Und dann ist da natürlich noch die Bibel. Das deutsche Wort „lästern“ hat theologischen Ursprung, kommt von Laster. Ein Laster ist eine Schande oder ein Fehler, eine Angewohnheit, die uns davon abhält, möglichst fromm zu sein: Neben Wollust, Völlerei und Zorn gesellt sich noch Tratschen. Die Bibel ist voll mit Lästereien übers Lästern. So wird „üble Nachrede“ im Neuen Testament neben Ungerechtigkeit, Schlechtigkeit, Habgier und Bosheit, Neid, Mord, Streit, List und Tücke aufgelistet. Das achte Gebot lautet: „Du sollst nicht falsch Zeugnis reden wider deinen Nächsten.“ Hier geht es vor allem um Lügen, aber auch ums Lästern. Wer entscheidet denn, was ein falsches Zeugnis ist?

Lästern kann retten

Es ergibt Sinn, vor allem Frauen und anderen marginalisierten Menschen das Lästern zu verbieten. Denn es kann an Machtpositionen rütteln. Lästern kann eine Warnung sein: vor grapschenden, belästigenden Männern zum Beispiel. Das hat auch die #Metoo-Bewegung aus dem Jahr 2017 gezeigt. Im prominentesten Fall wurde der Filmproduzent Harvey Weinstein durch Zeugenberichte von über 80 Frauen zu Fall gebracht. Er hatte von ihm beruflich abhängige Frauen vergewaltigt und belästigt. Was jahrzehntelang in der Gerüchteküche brodelte, machten die Frauen öffentlich.

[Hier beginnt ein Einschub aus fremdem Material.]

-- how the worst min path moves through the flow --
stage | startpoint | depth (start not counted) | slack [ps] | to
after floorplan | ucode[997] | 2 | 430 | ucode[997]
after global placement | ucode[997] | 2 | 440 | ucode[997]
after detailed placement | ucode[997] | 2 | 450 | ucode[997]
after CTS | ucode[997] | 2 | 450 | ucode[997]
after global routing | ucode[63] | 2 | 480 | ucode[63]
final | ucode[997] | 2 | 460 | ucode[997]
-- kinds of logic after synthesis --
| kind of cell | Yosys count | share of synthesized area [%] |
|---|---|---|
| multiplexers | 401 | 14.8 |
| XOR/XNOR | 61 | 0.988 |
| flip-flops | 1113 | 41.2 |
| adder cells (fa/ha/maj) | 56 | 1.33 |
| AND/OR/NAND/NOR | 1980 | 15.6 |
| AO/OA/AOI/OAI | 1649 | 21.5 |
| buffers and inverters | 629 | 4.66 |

Ähnliche Beispiele gibt es auch aus der Krautreporter-Community. Wir haben in einer Umfrage danach gefragt, was die Leser:innen für Erfahrungen mit Lästern haben. Sina schreibt, dass ihr Lästern etwas gebracht habe, wenn es sie vor Männern gewarnt habe: „Getratscht wird meistens, was die Männer machen und wie man den betroffenen Frauen helfen könnte.“

Auch ich wurde so schon gewarnt: während der Schulzeit vor einem Lehrer, der gerne durch die Mädchenumkleide spazierte, zum Beispiel. Und ich habe selbst oft andere Frauen gewarnt. Als mich mein Fahrlehrer begrapscht hat, traute ich mich nicht, ihn anzuzeigen, denn schließlich stand Aussage gegen Aussage. Aber ich konnte anderen sagen, was er mit mir gemacht hat. Ich konnte über ihn lästern. Ich kann es immer noch. Falls ihr überlegt, in Leipzig einen Führerschein zu machen, schreibt mir.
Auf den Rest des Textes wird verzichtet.